Zwang zum Open-Access-Publizieren oder die Macht des Faktischen?



Die Frankfurter Allgemeine Zeitung hat am 25.01.2018 erneut einen Artikel zu Open Access veröffentlicht: "Der neue Zwang zum Open Access". Diesmal im Politik-Teil statt im Feuilleton, in dem sonst die Beiträge zum Thema erscheinen (siehe z.B. hier, hier und hier).

Im Vergleich zu den bisher ausnahmslos kritischen Beiträgen zum Thema darf Bernhard Kempen, Präsident des Deutschen Hochschulverbandes, in der FAZ Open Access immerhin als das Publikationssystem der Zukunft beschreiben. Gleichwohl wird in diesem Artikel der Open-Access-Bewegung (zum wiederholten Male) vorgeworfen, die Wissenschaftsfreiheit einzuschränken. Weder die Open-Access-Community noch §38, Abs. 4 UrhG (Zweitveröffentlichungsrecht) schreiben den Wissenschaftler_innen vor, wann und wo sie zu publizieren haben. Schon gar nicht wird verlangt, alles ohne Verlagsumwege ins Internet zu stellen. Das Zweitveröffentlichungsrecht eröffnet vielmehr die Möglichkeit, unter den im Urheberrecht definierten Rahmenbedingungen zusätzlich zur Verlagsveröffentlichung die Publikation einer größeren Öffentlichkeit zur Verfügung zu stellen.
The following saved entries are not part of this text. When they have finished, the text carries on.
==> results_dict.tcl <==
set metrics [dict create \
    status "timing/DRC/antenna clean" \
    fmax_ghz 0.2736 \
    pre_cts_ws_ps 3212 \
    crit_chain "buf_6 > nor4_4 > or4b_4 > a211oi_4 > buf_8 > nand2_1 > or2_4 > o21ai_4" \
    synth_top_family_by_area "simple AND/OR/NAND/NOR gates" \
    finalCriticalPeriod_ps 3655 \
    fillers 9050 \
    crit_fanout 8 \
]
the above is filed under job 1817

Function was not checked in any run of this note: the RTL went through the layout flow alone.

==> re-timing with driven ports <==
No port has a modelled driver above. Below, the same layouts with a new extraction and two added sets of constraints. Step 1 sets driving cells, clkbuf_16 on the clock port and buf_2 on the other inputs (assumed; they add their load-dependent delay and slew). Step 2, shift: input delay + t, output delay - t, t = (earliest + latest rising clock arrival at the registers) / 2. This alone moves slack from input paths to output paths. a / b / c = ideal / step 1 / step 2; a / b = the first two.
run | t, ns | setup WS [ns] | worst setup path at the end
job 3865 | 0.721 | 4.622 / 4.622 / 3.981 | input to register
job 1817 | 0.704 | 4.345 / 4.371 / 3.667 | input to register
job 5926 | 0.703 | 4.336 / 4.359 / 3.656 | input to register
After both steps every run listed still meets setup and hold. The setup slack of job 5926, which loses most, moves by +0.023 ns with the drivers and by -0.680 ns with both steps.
Das wissenschaftliche Kommunikationssystem ist ganz anderen Zwängen als dem genannten unterworfen. So schreibt Herr Kempen selbst: "Die Zahl der Publikationen und die durch den Impactfaktor gemessene Wertigkeit einer Zeitschrift gelten als Qualitätsausweis. Deshalb bleibt die Publikationsstrategie jedes Wissenschaftlers darauf gerichtet, möglichst viele Beiträge in möglichst hochrangigen Zeitschriften zu veröffentlichen". Schränkt also nicht vielmehr der Zwang, in High-Impact-Journals zu publizieren, die Wissenschaftsfreiheit ein? Auch gibt es bisher keinen Beleg dafür, dass die Anwendung des Zweitveröffentlichungsrechtes dazu geführt hätte, dass Einreichungen von Autor_innen von einem Verlag nicht mehr angenommen wurden.
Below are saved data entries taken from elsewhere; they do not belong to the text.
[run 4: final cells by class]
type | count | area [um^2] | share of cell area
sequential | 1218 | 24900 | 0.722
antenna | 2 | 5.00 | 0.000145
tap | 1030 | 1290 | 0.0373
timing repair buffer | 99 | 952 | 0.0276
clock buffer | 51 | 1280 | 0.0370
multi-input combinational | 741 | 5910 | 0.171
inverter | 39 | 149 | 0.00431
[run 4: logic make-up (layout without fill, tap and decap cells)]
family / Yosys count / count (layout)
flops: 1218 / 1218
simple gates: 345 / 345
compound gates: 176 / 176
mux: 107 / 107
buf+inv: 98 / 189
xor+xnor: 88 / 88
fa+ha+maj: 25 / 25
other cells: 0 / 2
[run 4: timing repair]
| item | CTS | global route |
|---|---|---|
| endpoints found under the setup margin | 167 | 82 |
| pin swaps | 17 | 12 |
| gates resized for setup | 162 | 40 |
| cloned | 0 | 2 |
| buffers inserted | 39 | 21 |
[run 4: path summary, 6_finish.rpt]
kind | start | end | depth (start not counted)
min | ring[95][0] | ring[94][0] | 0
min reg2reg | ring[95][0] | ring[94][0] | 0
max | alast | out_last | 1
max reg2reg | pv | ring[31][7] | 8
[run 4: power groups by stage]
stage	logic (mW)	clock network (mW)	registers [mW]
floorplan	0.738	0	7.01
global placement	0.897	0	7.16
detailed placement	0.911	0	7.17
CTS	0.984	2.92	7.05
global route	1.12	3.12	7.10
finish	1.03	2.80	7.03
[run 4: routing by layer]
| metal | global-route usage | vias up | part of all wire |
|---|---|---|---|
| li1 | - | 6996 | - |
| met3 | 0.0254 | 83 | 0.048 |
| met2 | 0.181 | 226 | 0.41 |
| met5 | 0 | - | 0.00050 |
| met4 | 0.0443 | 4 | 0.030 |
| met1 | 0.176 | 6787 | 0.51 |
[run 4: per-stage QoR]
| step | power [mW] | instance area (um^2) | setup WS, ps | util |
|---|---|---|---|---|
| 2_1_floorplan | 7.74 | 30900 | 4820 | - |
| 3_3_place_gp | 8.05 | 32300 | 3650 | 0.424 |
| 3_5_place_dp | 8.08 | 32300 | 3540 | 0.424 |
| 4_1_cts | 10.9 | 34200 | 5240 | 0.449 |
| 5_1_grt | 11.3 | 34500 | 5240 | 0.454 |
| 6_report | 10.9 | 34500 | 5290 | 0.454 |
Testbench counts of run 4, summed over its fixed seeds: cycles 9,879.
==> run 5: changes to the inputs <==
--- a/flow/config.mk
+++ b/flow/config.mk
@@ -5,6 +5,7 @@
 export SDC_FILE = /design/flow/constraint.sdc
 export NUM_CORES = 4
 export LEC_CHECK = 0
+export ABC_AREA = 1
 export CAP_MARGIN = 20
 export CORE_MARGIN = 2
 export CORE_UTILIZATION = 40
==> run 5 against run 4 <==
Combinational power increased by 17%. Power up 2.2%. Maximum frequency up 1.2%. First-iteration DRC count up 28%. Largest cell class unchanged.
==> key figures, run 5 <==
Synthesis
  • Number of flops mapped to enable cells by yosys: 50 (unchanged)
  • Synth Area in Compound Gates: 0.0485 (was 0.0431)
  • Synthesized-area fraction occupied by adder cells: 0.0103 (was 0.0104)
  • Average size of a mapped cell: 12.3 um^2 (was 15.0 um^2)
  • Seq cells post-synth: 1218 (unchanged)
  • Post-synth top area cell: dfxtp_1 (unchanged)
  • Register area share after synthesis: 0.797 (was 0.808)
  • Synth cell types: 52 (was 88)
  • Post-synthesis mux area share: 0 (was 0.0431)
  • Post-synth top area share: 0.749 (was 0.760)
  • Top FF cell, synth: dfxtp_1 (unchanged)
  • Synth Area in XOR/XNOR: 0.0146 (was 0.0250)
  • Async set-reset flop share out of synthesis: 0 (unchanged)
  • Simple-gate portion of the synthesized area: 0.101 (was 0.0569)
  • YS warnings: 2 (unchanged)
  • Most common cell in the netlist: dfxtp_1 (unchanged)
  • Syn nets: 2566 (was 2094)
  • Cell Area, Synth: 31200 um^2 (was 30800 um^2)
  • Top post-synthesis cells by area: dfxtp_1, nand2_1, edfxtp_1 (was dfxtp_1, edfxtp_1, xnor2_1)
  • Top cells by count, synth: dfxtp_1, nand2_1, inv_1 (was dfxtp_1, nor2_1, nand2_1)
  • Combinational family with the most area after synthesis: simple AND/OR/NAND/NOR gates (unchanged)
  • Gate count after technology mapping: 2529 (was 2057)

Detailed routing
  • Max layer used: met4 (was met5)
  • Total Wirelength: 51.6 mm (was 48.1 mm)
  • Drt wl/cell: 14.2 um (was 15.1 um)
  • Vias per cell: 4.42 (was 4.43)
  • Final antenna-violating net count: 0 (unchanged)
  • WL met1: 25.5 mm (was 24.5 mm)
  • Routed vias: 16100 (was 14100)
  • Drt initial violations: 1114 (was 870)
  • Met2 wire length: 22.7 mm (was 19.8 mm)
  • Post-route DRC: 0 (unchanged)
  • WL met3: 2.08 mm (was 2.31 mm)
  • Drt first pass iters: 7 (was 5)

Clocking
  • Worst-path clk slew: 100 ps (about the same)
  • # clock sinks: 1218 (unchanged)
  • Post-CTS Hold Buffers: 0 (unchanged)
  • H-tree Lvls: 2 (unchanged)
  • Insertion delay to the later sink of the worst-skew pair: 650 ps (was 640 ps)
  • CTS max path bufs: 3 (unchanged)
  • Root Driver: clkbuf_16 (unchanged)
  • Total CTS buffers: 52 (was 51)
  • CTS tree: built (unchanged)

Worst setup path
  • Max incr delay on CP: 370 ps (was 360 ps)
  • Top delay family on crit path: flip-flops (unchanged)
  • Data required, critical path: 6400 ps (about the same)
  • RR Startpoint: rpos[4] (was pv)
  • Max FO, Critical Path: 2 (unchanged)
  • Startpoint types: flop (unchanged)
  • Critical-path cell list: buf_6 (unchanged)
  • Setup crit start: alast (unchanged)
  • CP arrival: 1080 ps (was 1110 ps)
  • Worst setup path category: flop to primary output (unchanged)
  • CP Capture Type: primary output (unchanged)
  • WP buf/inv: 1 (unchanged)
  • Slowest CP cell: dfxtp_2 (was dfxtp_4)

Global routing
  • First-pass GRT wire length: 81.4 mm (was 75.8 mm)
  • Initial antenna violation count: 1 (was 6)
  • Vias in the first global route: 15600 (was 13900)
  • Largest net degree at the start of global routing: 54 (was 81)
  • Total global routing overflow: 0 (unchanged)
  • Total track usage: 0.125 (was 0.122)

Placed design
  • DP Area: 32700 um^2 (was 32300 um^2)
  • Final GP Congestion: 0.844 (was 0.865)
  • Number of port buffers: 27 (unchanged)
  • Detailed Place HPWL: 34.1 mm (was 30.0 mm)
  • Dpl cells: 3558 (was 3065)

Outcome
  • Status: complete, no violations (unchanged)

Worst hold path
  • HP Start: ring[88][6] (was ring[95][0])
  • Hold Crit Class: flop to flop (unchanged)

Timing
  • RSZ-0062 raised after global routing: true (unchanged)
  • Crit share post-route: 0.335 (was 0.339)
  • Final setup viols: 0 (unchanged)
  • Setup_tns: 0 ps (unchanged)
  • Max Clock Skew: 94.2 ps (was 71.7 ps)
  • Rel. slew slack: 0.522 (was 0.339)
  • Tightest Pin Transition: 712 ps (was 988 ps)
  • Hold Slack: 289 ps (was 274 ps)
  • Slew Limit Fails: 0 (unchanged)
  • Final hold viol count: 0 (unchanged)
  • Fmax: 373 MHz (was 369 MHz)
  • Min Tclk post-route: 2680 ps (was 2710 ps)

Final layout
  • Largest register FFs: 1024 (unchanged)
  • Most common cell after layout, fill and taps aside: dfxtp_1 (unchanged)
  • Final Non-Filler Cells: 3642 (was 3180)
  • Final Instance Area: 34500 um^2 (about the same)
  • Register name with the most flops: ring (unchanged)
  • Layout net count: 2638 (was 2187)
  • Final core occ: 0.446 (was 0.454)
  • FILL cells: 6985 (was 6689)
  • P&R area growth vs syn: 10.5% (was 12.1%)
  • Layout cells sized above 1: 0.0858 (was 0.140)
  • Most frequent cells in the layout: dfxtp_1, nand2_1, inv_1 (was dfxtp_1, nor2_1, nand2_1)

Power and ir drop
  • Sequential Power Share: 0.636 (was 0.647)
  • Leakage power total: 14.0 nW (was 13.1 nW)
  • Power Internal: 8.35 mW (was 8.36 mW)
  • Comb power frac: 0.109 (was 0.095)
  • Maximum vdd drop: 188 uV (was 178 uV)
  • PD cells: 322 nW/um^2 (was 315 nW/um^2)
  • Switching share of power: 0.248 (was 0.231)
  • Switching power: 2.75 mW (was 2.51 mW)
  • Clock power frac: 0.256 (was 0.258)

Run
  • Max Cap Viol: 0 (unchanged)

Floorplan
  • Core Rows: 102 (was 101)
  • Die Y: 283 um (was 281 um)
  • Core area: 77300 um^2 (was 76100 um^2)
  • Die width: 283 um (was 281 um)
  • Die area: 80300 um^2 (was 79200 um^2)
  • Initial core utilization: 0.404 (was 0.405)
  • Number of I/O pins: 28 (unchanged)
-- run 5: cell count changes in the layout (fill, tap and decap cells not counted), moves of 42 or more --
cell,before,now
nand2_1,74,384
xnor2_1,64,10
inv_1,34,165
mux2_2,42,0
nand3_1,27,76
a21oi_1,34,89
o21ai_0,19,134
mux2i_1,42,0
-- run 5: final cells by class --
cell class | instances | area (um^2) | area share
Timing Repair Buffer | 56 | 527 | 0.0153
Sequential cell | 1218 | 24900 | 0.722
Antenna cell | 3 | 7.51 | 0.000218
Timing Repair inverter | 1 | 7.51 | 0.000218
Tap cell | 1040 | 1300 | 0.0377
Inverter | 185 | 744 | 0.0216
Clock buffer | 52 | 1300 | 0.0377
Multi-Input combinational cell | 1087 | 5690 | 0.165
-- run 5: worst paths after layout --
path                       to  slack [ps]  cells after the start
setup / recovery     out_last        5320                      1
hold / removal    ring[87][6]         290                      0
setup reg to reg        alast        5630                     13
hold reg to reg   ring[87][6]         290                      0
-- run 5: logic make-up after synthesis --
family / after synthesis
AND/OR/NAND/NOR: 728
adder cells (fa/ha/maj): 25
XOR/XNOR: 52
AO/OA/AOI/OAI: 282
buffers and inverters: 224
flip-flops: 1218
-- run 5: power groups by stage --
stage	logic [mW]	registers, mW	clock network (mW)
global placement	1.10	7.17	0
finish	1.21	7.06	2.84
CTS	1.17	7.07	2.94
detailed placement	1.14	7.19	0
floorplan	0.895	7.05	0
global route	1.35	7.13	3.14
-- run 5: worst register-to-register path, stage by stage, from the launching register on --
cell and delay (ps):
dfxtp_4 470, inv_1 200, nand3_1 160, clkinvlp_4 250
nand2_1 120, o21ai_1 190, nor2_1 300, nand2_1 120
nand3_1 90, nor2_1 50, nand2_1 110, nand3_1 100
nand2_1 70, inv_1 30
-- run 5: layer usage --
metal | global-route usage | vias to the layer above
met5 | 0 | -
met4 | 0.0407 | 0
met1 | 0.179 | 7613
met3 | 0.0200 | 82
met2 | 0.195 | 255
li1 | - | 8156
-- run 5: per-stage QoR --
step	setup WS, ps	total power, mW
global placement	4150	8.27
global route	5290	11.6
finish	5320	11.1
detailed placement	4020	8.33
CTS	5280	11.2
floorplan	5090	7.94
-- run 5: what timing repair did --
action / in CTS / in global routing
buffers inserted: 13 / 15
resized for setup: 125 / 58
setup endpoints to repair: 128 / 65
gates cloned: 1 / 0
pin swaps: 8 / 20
In dem jüngst erschienen Report "Open access availability of scientific publications " wurde festgestellt, dass in den publikationsstärksten Ländern mehr als 50% der zwischen 2010 und 2014 erschienen Publikationen im goldenen und grünen Open Access frei verfügbar sind. Im Bereich Gold Open Access, also unmittelbar frei zugänglich, liegt der Anteil laut INTACT-Forschungsbericht bei den 10 publikationsstärksten Ländern in den Jahren 2008-2016 zwischen 8% und 13% (auf Basis von Web of Science- und Scopus-Daten). Von den Top-20-Zeitschriften weltweit (gemessen anhand der publizierten Artikelmenge pro Jahr) liegen inzwischen 8 als Gold-Open-Access-Zeitschrift vor und werden somit offensichtlich von den Autor_innen als Publikationsort ausgewählt.
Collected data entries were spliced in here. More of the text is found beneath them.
This is an optimization exercise on Yosys and OpenROAD, whose aim is small area, a short achievable clock period and few clock cycles, not a production implementation. Where RTL was checked, it was by simulation tests only, not by an equivalence proof against the original. Power is estimated from default activity; no workload was simulated.

==> run P: inputs <==
==> flow/design.v <==
module i2b_lutgen (
    input  wire        clk,
    input  wire        rst,         
    input  wire        start,       
    input  wire [15:0] amount,      
    output wire        busy,
    output reg         out_valid,
    output reg  [7:0]  out_idx,
    output reg  [7:0]  out_val
);
    localparam [1:0] S_IDLE = 2'd0, S_SETUP = 2'd1, S_DIV = 2'd2, S_FIN = 2'd3;
    reg  [1:0]  state;
    reg  [7:0]  c;             
    reg         is259;         
    reg  signed [26:0] kmul;   
    reg  signed [26:0] dn;     
    reg  [30:0] dvd;           
    reg  [24:0] rem;           
    reg  [23:0] dvs;           
    reg         neg;           
    reg  [4:0]  cnt;
    assign busy = (state != S_IDLE) || out_valid;
    wire signed [17:0] a_ext  = {{2{amount[15]}}, amount};
    wire signed [26:0] k_next = 27'sd259 * (a_ext + 18'sd255);
    wire signed [26:0] d_next = 27'sd255 * (18'sd259 - a_ext);
    wire signed [8:0]  cm = $signed({1'b0, c}) - 9'sd128;
    wire signed [35:0] nm = kmul * cm;
    wire        [35:0] nm_abs = nm[35] ? -nm : nm;
    wire        [26:0] dn_abs = dn[26] ? -dn : dn;
    wire [25:0] trial = {rem, dvd[30]} - {2'b00, dvs};
    wire        fits  = ~trial[25];
    wire [30:0] q     = dvd;
    wire        exact = (rem == 25'd0);
    wire signed [33:0] qs = neg ? -$signed({3'b000, q}) - (exact ? 34'sd0 : 34'sd1)
                                : $signed({3'b000, q});
    wire signed [33:0] v  = qs + 34'sd128;
    wire [7:0] v_clamp = (v < 0) ? 8'd0 : (v > 255) ? 8'd255 : v[7:0];
    wire [7:0] v_259   = (c < 8'd128) ? 8'd0 : (c == 8'd128) ? 8'd128 : 8'd255;
    always @(posedge clk) begin
        if (rst) begin
            state     <= S_IDLE;
            out_valid <= 1'b0;
            c         <= 8'd0;
        end else begin
            out_valid <= 1'b0;
            case (state)
                S_IDLE: if (start && !out_valid) begin
                    is259 <= (amount == 16'd259);
                    kmul  <= k_next;
                    dn    <= d_next;
                    c     <= 8'd0;
                    state <= S_SETUP;
                end
                S_SETUP: begin
                    dvd   <= nm_abs[30:0];
                    dvs   <= dn_abs[23:0];
                    rem   <= 25'd0;
                    neg   <= (nm != 0) && (nm[35] != dn[26]);
                    cnt   <= 5'd0;
                    state <= is259 ? S_FIN : S_DIV;
                end
                S_DIV: begin
                    rem   <= fits ? trial[24:0] : {rem[23:0], dvd[30]};
                    dvd   <= {dvd[29:0], fits};
                    cnt   <= cnt + 5'd1;
                    if (cnt == 5'd30) state <= S_FIN;
                end
                S_FIN: begin
                    out_valid <= 1'b1;
                    out_idx   <= c;
                    out_val   <= is259 ? v_259 : v_clamp;
                    c         <= c + 8'd1;
                    state     <= (c == 8'd255) ? S_IDLE : S_SETUP;
                end
            endcase
        end
    end
endmodule
==> flow/run.sh <==
#!/bin/bash
# synth_recipe.tcl (not shown) runs the flow's synth.tcl, then flattens the netlist and writes it again
# the make line also repeats each setting of config.mk as NAME=value (left out here)
make -C /OpenROAD-flow-scripts/flow DESIGN_CONFIG=/design/flow/config.mk WORK_HOME=/design/flow/orfs CLKGATE_MAP_FILE= SYNTH_SCRIPT=/design/flow/synth_recipe.tcl finish
==> flow/config.mk <==
export PLATFORM = sky130hd
export DESIGN_NAME = i2b_lutgen
export DESIGN_NICKNAME = i2b_lutgen
export VERILOG_FILES = /design/flow/design.v
export SDC_FILE = /design/flow/constraint.sdc
export NUM_CORES = 4
export LEC_CHECK = 0
export CAP_MARGIN = 20
export CORE_MARGIN = 2
export CORE_UTILIZATION = 40
export PLACE_DENSITY = 0.6
export SLEW_MARGIN = 20
==> flow/constraint.sdc <==
create_clock -name core_clock -period 10.0 [get_ports {clk}]
set_input_delay 2.0000 -clock core_clock [delete_from_list [all_inputs] [get_ports {clk}]]
set_output_delay 2.0000 -clock core_clock [all_outputs]
set_load 0.01 [all_outputs]
==> inputs of run C, as changes to run P <==
==> flow/design.v, changed modules only <==
module i2b_lutgen (
    input  wire        clk,
    input  wire        rst,         
    input  wire        start,       
    input  wire [15:0] amount,      
    output reg         busy,
    output reg         out_valid,
    output reg  [7:0]  out_idx,
    output reg  [7:0]  out_val
);
    reg         setup, div, fix, walk;
    reg         restart;   
    reg         last;      
    reg         div_end;   
    reg  [23:0] R;         
    reg  [7:0]  F;         
    reg  [23:0] Z;         
    reg  [23:0] Y;         
    reg  [7:0]  qk;        
    reg         sat;       
    reg         big;       
    reg         dsg;       
    wire        idle = ~(setup | div | fix | walk);
    wire        go   = idle & start & ~busy;
    wire signed [15:0] a = R[15:0];
    wire        dsg_n = (a > 16'sd259);
    wire        big_n = (a >= 16'sd255) && (a <= 16'sd263);
    wire [16:0] jj    = {a[15], a} + 17'd33022;           
    wire [24:0] b     = {{9{a[15]}}, a} ^ {25{dsg_n}};
    wire [24:0] negd  = {b[16:0], 8'd0} + ~b + (dsg_n ? 25'd66301 : -25'd66044);
    wire [24:0] X  = div ? {R, F[6]} : (restart ? 25'd0 : {1'b0, R});
    wire [25:0] t  = {1'b0, X} + {2'b11, Z};
    wire [24:0] s  = X + {1'b0, Y};
    wire        cy = ~t[25];
    wire [23:0] Rn = cy ? t[23:0] : s[23:0];
    wire [7:0]  Fx = div ? {1'b0, F[5:0], 1'b0} : (restart ? 8'd0 : F);
    wire [7:0]  Q  = qk | (fix ? {{7{~dsg}}, 1'b1} : 8'd0);
    wire [8:0]  Fs = {Fx[7], Fx} + {Q[7], Q} + {8'd0, cy};
    wire        ovf  = ~Fs[8] & Fs[7];
    wire [7:0]  idx_n = out_idx[7] ? ((out_idx == 8'd255) ? 8'd127 : out_idx + 8'd1)
                                   : out_idx - 8'd1;
    wire        pos   = idx_n[7] ^ dsg;
    wire        S     = sat | big;
    wire        nz    = |R;
    wire [7:0]  vpos  = {~F[7], F[6:0]};
    wire [7:0]  vneg  = (~F + {7'd0, ~nz}) ^ 8'h80;
    wire [7:0]  val   = pos ? (S ? 8'd255 : vpos) : (S ? 8'd0 : vneg);
    wire        walk_n = (walk & ~last) | fix;
    wire        div_n  = setup | (div & ~div_end);
    always @(posedge clk) begin
        if (rst) begin
            setup <= 1'b0; div <= 1'b0; fix <= 1'b0; walk <= 1'b0;
            busy <= 1'b0; out_valid <= 1'b0;
        end else begin
            setup     <= go;
            div       <= div_n;
            fix       <= div & div_end;
            walk      <= walk_n;
            busy      <= go | setup | div | fix | walk;
            out_valid <= go | walk;
        end
    end
    always @(posedge clk) begin
        out_idx <= (setup | div | walk) ? idx_n : 8'd128;
        out_val <= walk ? val : 8'd128;
        restart <= walk_n & walk & (idx_n == 8'd254);
        last    <= walk_n & walk & (idx_n == 8'd1);
        div_end <= div_n & (idx_n == 8'd135);
        R       <= idle ? {8'd0, amount} : setup ? {12'd0, jj[16:5]} : Rn;
        F       <= setup ? {1'b0, jj[4:0], 2'b10} : Fs[7:0];
        sat     <= walk & ~restart & (sat | ovf) | walk & restart & ovf;
        if (setup) begin
            Z   <= negd[23:0];
            Y   <= 24'd0;
            qk  <= 8'd0;
            dsg <= dsg_n;
            big <= big_n;
        end
        if (fix) begin
            Y   <= R;
            Z   <= t[23:0];
            qk  <= Fs[7:0];
        end
    end
endmodule
--- a/flow/config.mk
+++ b/flow/config.mk
@@ -7,2 +7,3 @@
 export LEC_CHECK = 0
+export ABC_CLOCK_PERIOD_IN_PS = 3000
 export CAP_MARGIN = 20
@@ -11,2 +12,3 @@
 export PLACE_DENSITY = 0.6
+export SETUP_SLACK_MARGIN = 5
 export SLEW_MARGIN = 20
==> run notes <==
Library cell contributing the largest single delay on the critical path: run P sky130_fd_sc_hd__clkdlybuf4s50_1; run C sky130_fd_sc_hd__o31ai_1
Number of multi-input logic gates: run P 2051; run C 922
Synth Register Bits: run P 165; run C 116
Number of clock sinks seen by CTS: run P 165; run C 116
Detailed-routing iteration count for the pre-antenna-repair pass: run P 6; run C 5
Part of the total power dissipated in combinational logic: run P 0.757; run C 0.609
Result of the run: run P no timing/DRC/antenna violations; run C no timing/DRC/antenna violations
Crit path buf inv count: run P 6; run C 3
Fraction of area in multi-input gates: run P 0.679; run C 0.591
Complex-gate fraction of the synthesized area: run P 0.118; run C 0.226
Post-placement setup slack: run P 830 ps; run C 4770 ps
Non-Filler Cell Area, Final: run P 0.0273 mm^2; run C 0.0110 mm^2
Final-layout fill cell count: run P 6159; run C 2347
Utilization after layout: run P 0.433; run C 0.464
Initial standard-cell utilization of the core: run P 0.404; run C 0.409
Required time reported for the critical path endpoint: run P 10230 ps; run C 10180 ps
Final worst-path cycle share: run P 0.865; run C 0.471
Crit Path Max Fanout: run P 8; run C 19
FF-to-FF End: run P dvd[26]; run C qk[6]
Register-to-Register Setup Slack: run P 2200 ps; run C 5290 ps
Worst path max stage delay: run P 710 ps; run C 470 ps
Sequential standard cell area: run P 0.00485 mm^2; run C 0.00291 mm^2
Worst Setup Path Type: run P input pin to flop; run C flop to flop
Via density per instance: run P 5.23; run C 5.82
Highest clock rate: run P 116 MHz; run C 212 MHz
Area share of the leading cell type in the synthesized netlist: run P 0.228; run C 0.180
Testbench counts of run P, summed over its fixed seeds: cycles 811,200.
Function not checked in run C: the RTL went through the layout flow alone.

static timing again, ports no longer ideal:
How much do the figures lean on ideal ports? The routed layouts below were timed once more, with nothing changed but the port constraints.
Step 1: set_driving_cell puts a clkbuf_16 on clk and a buf_2 on each other input, an assumption about the parent block.
Step 2, shift: input delay + t, output delay - t, t = (earliest + latest rising clock arrival at the registers) / 2. This alone moves slack from input paths to output paths.
Three values: no drivers, after step 1, after step 2; two values: the first two.
run | t, ns | setup slack, ns | worst register clock-pin slew, ns | worst slew at a driven data input, ns
run P | 0.534 | 1.347 / 1.377 / 0.844 | 0.07 / 0.07 | 0.03
run C | 0.464 | 5.291 / 5.291 / 5.291 | 0.07 / 0.07 | 0.03
After both steps setup and hold are still met in every run listed. The setup slack of run P, which loses most, moves by +0.030 ns with the drivers and by -0.503 ns with both steps.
Den vermeintlichen Zwang zum Open-Access-Publizieren bezeichnet Kempen als "kulturfeindlich, urheberfeindlich, antiindividualistisch und antifreiheitlich." Eigentlich ist genau das Gegenteil der Fall: freie Forschungsergebnisse unterstützen den freien Austausch von Wissen innerhalb der Wissenschaft und der Gesellschaft. Öffentlich frei zugängliche Forschungsergebnisse sind also vielmehr kulturfördernd, urheberschützend und freiheitlich.